このドキュメントは、「インテル® DPC++ 互換性ツール」 (英語) と「インテル® DPC++ 互換性ツール・ユーザーガイド」 (英語) を補完します。特に明記されている場合を除いて、ここで使用するサンプルコードは MIT ライセンスの下で提供され、説明目的で掲載されています。

移行ワークフローの概要

ほとんどの場合、インテル® DPC++ 互換性ツールを使用した CUDA* ソースコードから DPC++ コードへの移行は、準備、移行、レビューの 3 ステージに分けることができます。

互換性ツールのステージ

準備ステージでは、プロジェクト・ディレクトリーを整理し、コンパイルオプションに注意し、場合によってはソースファイルの変更が必要になります。ほとんどの Makefile ベースのプロジェクトでは、コンパイルコマンド、コンパイルフラグ、オプションを自動的に追跡し、JSON ファイルに保存する intercept-build スクリプトを実行することを推奨します。Microsoft* Visual Studio* プロジェクトの場合、.vcxproj ファイルが存在することを確認し、これを dpct 移行ツールに渡すことで、プロジェクトのオプションを追跡できます。単純なプロジェクトの場合、コンパイルオプションとマクロは、dpct の実行時に手動で指定できます。コマンドラインで intercept-build を実行する場合、ビルドコマンドを指定します。

intercept-build make

移行ステージでは、インテル® DPC++ 互換性ツールの実行ファイルである dpct が実行されます。入力としてオリジナルのアプリケーションを受け取り、そのヘッダとソース、および生成された compile_commands.json があればそれを解析し、DPC++ のコードとレポートを出力します。

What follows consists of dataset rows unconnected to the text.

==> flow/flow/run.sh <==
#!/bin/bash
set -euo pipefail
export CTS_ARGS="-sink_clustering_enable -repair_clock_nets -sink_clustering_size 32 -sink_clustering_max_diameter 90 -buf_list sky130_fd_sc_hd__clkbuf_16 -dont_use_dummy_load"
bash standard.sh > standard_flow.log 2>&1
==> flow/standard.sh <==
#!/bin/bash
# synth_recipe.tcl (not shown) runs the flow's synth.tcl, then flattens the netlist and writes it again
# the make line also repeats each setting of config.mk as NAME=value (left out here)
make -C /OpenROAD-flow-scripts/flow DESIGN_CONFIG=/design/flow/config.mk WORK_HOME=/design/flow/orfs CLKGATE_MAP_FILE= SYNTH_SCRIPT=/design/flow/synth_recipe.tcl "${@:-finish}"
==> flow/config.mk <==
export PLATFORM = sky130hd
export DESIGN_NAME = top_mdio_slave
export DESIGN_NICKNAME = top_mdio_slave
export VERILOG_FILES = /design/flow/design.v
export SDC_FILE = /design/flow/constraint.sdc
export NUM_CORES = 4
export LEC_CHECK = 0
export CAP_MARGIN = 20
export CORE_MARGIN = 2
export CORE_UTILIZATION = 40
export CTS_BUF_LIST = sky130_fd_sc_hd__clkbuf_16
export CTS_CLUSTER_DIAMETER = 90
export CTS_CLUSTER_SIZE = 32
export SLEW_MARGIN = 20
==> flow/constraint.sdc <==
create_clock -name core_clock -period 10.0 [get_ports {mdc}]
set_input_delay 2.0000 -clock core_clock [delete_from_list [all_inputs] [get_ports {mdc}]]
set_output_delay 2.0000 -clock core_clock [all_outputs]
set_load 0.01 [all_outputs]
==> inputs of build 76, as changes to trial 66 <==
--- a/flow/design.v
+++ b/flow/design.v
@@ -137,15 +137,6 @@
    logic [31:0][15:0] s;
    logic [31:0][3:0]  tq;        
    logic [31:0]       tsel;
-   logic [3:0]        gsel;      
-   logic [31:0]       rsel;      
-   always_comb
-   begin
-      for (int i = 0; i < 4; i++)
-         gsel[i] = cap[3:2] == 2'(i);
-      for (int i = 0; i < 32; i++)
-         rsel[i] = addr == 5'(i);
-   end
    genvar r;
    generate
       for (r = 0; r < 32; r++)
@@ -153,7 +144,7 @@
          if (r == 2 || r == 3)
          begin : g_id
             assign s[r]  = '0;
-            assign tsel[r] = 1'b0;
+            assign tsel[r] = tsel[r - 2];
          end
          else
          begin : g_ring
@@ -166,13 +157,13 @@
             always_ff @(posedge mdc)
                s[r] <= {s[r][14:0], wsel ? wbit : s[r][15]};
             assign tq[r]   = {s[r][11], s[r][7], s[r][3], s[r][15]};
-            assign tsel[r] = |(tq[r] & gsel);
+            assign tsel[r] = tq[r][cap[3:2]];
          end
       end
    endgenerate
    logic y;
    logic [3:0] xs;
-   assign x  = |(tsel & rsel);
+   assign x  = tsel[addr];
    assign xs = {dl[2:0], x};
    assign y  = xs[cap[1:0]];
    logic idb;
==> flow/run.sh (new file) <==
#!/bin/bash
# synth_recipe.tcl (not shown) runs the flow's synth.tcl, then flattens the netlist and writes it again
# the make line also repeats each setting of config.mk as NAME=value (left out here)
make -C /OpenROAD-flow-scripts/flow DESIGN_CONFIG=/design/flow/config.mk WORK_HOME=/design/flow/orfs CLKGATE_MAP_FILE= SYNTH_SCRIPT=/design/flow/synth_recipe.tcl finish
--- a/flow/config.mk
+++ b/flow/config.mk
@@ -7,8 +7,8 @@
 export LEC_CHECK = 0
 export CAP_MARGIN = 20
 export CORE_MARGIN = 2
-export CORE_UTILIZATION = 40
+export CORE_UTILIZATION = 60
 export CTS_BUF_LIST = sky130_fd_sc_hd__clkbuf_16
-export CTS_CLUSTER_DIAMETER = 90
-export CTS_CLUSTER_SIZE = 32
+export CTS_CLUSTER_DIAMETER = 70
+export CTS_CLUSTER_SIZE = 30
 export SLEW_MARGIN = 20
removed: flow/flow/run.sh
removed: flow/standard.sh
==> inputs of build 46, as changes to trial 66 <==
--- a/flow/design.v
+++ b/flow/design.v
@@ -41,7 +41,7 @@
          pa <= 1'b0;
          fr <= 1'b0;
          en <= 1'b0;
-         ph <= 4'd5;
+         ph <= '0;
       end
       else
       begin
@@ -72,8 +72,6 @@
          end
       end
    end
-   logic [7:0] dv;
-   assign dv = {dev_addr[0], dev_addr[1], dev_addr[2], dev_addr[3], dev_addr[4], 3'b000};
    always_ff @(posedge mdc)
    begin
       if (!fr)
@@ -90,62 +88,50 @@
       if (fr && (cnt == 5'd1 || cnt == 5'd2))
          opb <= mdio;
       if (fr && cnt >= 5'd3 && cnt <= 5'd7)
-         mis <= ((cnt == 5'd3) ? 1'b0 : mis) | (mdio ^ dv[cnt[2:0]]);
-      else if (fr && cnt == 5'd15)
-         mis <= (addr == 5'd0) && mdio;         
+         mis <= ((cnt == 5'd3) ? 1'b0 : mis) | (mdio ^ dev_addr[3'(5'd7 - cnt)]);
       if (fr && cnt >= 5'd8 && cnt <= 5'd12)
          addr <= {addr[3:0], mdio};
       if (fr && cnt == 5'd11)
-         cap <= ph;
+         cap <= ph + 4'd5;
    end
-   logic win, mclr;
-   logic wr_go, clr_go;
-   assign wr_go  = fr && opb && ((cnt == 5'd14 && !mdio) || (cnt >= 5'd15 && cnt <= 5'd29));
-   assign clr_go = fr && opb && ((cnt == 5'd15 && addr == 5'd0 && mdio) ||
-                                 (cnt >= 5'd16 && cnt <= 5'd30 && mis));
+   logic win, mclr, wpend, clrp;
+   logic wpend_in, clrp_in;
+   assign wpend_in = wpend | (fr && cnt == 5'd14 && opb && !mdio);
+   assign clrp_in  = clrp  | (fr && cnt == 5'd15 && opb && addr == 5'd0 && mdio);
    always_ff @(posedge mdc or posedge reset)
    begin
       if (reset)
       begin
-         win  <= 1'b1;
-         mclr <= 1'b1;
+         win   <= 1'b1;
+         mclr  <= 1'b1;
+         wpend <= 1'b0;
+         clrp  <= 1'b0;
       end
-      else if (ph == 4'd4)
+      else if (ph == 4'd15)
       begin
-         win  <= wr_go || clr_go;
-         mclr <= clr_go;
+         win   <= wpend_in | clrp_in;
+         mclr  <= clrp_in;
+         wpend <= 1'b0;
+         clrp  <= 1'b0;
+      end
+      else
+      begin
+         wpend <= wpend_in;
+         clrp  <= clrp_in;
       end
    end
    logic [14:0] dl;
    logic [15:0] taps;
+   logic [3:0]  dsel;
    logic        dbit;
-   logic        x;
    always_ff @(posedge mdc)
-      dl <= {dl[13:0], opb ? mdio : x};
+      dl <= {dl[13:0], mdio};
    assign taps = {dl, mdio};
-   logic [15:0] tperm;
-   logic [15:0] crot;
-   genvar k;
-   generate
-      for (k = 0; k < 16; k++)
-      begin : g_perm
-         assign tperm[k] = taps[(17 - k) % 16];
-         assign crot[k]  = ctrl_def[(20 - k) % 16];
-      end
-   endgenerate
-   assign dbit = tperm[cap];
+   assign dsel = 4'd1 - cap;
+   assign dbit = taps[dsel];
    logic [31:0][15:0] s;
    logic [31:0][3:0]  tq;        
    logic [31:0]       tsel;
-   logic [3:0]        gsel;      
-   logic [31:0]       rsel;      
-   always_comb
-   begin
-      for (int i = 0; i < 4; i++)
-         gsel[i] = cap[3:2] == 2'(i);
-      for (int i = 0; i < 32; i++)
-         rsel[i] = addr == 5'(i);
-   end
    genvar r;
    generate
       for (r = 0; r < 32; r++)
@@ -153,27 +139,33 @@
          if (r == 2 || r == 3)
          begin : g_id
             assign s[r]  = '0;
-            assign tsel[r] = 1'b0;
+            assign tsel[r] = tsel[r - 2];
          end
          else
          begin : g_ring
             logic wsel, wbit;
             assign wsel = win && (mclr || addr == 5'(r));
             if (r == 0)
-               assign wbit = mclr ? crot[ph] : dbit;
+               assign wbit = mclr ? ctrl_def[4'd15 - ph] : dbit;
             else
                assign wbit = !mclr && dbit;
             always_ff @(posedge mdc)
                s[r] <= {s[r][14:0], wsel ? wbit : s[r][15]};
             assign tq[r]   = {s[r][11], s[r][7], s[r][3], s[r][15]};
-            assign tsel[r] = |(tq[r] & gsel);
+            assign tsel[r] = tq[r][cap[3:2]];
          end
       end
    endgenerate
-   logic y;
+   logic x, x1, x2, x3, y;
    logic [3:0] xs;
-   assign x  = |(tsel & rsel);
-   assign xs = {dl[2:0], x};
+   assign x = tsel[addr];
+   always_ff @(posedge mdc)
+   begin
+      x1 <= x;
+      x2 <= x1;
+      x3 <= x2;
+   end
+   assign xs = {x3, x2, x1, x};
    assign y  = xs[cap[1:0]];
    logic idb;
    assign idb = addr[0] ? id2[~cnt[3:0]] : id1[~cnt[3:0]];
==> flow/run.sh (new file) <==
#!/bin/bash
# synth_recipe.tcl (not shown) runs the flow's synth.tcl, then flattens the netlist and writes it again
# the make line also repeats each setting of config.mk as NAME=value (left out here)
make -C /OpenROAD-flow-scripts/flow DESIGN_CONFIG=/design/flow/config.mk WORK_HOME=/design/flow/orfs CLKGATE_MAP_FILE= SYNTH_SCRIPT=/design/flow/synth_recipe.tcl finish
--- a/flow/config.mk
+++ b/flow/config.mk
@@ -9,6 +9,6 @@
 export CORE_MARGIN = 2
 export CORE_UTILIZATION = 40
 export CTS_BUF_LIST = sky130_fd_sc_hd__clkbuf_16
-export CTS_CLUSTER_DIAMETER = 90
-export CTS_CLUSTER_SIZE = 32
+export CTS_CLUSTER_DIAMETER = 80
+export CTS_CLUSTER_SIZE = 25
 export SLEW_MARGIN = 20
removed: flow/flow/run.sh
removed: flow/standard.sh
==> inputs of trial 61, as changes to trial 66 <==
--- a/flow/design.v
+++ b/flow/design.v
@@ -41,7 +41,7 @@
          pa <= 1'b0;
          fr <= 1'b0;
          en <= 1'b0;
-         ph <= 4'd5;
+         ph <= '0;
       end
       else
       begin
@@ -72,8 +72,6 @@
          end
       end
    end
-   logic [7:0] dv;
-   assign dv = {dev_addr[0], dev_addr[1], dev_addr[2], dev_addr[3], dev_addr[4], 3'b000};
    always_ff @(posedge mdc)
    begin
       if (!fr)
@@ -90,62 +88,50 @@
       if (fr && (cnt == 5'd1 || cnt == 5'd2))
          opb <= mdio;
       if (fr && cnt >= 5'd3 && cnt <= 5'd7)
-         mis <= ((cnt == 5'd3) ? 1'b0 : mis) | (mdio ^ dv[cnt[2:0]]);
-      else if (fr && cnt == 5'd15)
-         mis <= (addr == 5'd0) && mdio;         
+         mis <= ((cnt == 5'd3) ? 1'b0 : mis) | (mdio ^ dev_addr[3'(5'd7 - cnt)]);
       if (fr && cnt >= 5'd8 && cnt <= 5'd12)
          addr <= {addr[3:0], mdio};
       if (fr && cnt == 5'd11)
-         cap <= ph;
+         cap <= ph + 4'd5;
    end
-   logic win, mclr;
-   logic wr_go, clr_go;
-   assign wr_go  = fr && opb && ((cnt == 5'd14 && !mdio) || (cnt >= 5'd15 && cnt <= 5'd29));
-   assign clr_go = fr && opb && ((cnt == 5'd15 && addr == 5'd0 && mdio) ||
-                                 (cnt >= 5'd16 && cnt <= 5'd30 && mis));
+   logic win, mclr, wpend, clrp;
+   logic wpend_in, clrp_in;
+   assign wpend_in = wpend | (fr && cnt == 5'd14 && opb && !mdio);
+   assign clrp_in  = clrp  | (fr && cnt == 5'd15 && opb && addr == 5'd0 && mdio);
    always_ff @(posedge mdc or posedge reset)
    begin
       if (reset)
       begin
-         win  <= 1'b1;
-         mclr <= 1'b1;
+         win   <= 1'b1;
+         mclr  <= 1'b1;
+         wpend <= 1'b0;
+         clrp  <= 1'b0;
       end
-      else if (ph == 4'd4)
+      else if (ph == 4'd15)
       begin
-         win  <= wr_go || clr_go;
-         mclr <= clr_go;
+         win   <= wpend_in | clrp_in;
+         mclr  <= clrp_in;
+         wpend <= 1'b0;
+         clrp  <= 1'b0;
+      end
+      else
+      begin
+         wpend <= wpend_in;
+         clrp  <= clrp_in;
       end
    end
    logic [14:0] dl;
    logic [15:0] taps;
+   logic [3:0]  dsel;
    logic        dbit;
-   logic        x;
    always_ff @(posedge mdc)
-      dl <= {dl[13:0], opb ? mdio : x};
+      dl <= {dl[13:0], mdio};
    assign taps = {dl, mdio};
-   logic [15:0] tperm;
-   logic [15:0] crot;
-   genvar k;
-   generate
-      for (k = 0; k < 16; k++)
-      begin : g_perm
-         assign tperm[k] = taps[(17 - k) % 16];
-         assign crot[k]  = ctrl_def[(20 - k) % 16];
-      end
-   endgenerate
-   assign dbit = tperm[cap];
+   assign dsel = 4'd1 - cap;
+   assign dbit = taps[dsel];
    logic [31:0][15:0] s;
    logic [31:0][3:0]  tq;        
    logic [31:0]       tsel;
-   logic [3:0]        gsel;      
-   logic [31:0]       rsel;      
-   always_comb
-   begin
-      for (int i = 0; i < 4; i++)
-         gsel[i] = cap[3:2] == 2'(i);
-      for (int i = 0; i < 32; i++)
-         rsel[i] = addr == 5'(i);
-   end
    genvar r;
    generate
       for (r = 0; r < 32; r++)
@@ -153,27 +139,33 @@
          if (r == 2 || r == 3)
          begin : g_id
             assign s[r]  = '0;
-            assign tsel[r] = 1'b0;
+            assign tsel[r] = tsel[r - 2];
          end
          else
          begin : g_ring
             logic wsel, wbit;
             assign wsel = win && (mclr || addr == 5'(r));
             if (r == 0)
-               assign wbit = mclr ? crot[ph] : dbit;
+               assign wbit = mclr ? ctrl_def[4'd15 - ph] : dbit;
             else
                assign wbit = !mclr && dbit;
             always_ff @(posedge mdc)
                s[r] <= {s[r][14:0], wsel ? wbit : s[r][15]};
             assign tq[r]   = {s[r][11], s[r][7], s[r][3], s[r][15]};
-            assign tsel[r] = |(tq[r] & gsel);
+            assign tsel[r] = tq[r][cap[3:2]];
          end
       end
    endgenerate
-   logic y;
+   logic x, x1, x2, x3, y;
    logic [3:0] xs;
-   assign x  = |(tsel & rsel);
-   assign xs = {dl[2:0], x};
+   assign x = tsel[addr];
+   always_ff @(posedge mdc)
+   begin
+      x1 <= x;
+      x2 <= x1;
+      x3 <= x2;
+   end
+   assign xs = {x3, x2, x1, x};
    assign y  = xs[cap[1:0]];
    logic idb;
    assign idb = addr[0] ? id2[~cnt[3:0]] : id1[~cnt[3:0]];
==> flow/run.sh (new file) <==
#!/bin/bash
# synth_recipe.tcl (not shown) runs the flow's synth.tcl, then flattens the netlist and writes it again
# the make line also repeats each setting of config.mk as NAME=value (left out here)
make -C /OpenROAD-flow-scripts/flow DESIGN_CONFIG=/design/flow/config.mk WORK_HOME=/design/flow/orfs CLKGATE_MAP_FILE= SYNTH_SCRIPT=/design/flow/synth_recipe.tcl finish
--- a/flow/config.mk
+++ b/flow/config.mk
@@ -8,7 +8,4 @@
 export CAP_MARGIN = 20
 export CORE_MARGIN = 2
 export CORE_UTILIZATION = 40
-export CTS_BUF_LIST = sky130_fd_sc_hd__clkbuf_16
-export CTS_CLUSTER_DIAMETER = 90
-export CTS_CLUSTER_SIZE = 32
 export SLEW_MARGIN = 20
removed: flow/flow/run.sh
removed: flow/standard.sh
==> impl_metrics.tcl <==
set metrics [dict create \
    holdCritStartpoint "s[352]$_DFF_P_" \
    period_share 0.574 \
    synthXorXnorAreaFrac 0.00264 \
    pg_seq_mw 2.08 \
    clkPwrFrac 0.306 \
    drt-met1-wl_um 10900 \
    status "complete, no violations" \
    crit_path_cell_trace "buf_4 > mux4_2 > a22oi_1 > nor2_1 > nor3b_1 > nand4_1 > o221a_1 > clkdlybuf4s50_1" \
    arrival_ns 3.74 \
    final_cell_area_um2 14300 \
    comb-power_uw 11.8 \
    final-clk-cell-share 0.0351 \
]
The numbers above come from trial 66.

dpct -p ./ --in-root=./ --out-root=output *.cu

intercept-build が実行されなかった場合、コンパイルオプションは dpct の引数として手動で指定することもできます。

dpct --out-root=output source.cu –extra-arg=”-I./include” --extra-arg=”-DBUILD_CUDA”

インテル® DPC++ 互換性ツールは、Microsoft* Visual Studio* または Eclipse* IDE 内で呼び出すことも可能です。最終レビューステージでは、手動で検証して編集する必要があります。インテル® DPC++ 互換性ツールで移行できない部分については、ユーザーが移行したコードを修正し、正当性を確認する必要があります。手作業が必要なコード部分については、簡単に見つけられるように、インテル® DPCT メッセージが移行されたソースファイルにコメントとして記録されます。以下の dpct の出力例では、オリジナルの CUDA* 呼び出し cudaMemcpy (DPCT_ORIG コメントで示される) が DPC++ に移行されています。しかし、DPC++ が例外を使用してエラーを処理するのに対し、CUDA* はエラーコードを使用するため、dpct ツールはコメントにメッセージ DPCT1003 を追加して、手動で追加の編集が必要であることを示しています。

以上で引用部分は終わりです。